The first two are specifically DDWFTTW, which is impossible for conventional sailboats.
08-03-2012 09:52 AM
eyytee
Re: speed vs wind

I think more relevant to conventional sailboats are those two animations, showing a downwind velocity made good greater than true wind speeed on broad reach:


08-02-2012 09:20 PM
AdamLein
Re: speed vs wind

See
for a simple video demonstration. Be sure to check the links since he has done other videos with more detailed explanations.

edit: actually the links weren't readily available, so here's the other one:

08-02-2012 06:40 PM
Jeff_H
Re: speed vs wind

The other part of this discussion is what you mean by wind, true or apparent.

In winds under about 7 knots, upwind and close reaching, my boat routinely goes faster than the true wind. Of course, the apparent wind is closer to 11-12 knots at the time so that is why it is happens. Its is much harder to exceed tru wind speed when the wind is beyond a beam reach.

Jeff
08-02-2012 10:18 AM
eyytee
Re: speed vs wind

Quote:
Originally Posted by MikeWhy View Post
I remember reading about a windmill sort of contraption that used wind power to drive the wheels mechanically. I don't recall the details, but think this moment that its claim to fame was its ability to exceed windspeed directly upwind.
I guess you mean the Blackbird:
http://en.wikipedia.org/wiki/Blackbird_(land_yacht)

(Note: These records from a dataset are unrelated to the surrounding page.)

==> src/hdl/fir_hp_pkg.sv <==
// Shared constants, opcodes and controller/datapath command types for the FIR high-pass filter.
// No dependencies; every other file in hdl/ refers to it by scoped names.
package fir_hp_pkg;

  localparam int TAPS        = 101;
  localparam int TAP_W       = (TAPS > 1) ? $clog2(TAPS) : 1;
  localparam int IDX_W       = 8;
  localparam int SMP_W       = 16;
  localparam int PROD_W      = 2 * SMP_W;
  localparam int ACC_W       = PROD_W + $clog2(TAPS) + 1;
  localparam int FRAC_W      = 15;
  localparam int IN_TDATA_W  = 40;
  localparam int OUT_TDATA_W = 16;
  localparam int DRAIN_CYC   = 2;

  localparam logic OP_COEF   = 1'b0;
  localparam logic OP_SAMPLE = 1'b1;

  typedef struct packed {
    logic             coef_wr;
    logic             sample_wr;
    logic             step;
    logic [TAP_W-1:0] tap;
    logic             load;
  } fir_hp_cmd_t;

  typedef struct packed {
    logic out_free;
  } fir_hp_sts_t;

endpackage
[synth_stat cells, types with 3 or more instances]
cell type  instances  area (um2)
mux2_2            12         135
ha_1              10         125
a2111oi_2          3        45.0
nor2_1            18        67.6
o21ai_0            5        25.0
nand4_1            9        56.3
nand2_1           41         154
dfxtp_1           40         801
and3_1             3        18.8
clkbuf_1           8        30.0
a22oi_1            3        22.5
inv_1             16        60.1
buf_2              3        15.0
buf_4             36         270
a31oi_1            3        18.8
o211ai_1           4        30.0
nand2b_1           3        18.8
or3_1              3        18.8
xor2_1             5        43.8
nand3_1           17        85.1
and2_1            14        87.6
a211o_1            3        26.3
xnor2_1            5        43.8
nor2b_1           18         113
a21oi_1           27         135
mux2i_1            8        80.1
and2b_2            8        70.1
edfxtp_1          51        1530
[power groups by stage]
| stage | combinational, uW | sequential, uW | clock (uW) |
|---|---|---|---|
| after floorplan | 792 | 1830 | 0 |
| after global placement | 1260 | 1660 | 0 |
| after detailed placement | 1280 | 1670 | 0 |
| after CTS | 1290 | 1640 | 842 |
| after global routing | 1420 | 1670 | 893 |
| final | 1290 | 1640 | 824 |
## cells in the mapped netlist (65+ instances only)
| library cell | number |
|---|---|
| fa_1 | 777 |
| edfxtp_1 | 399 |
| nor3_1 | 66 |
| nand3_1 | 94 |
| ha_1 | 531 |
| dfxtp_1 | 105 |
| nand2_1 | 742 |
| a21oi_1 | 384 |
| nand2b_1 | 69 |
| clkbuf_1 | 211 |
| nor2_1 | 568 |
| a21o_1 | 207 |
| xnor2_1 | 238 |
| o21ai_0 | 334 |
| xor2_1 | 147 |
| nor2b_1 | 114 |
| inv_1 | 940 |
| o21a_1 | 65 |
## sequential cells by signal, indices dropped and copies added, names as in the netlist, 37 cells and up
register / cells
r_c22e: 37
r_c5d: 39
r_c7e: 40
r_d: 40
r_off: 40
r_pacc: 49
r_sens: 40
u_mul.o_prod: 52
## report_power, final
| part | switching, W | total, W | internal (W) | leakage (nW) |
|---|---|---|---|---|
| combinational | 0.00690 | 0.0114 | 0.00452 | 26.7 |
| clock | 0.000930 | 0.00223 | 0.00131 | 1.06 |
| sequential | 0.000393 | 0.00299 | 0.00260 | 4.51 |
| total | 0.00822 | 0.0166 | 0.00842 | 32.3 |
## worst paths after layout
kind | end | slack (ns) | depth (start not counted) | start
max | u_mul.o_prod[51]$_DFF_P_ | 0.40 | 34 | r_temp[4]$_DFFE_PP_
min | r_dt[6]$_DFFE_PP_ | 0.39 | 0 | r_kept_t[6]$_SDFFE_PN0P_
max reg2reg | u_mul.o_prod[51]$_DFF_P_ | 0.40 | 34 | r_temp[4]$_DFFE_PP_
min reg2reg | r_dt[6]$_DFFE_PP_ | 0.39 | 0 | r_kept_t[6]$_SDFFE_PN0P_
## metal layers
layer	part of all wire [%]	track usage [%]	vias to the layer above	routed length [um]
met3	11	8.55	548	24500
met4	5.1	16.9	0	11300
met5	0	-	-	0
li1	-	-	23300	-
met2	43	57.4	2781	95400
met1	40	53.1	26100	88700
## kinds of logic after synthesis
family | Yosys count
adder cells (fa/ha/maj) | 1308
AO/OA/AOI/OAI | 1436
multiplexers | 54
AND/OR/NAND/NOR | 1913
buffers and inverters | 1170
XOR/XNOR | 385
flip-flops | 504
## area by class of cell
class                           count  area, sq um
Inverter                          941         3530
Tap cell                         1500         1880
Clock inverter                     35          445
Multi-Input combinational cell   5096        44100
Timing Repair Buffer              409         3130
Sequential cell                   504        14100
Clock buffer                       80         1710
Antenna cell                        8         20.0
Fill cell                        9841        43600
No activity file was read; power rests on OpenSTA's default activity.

It went directly downwind at 2.8 x windspeed, and direclty upwind at 2.1 x windspeed:
DownindRecord


Quote:
Originally Posted by MikeWhy View Post
(In all cases, the apparent wind is the issue. Dead downwind, you can never exceed windspeed. Upwind, though, the v-squared relationship is beneficial, although aero drag also increases at that same rate.)
A conventional sail craft can neither go directly upwind (at any speed), nor directly downwind faster than wind. Using rotors, like the Blackbird, you can do both.
08-02-2012 10:08 AM
eyytee
Re: speed vs wind

Quote:
Originally Posted by boatingcruising View Post
I am new to sailing- can a sailboat travel faster than the wind?
Yes, see:
Sailing faster than the wind - Wikipedia, the free encyclopedia
08-01-2012 10:20 PM
TQA
Re: speed vs wind

Almost any performance cat and many performance monos can do this.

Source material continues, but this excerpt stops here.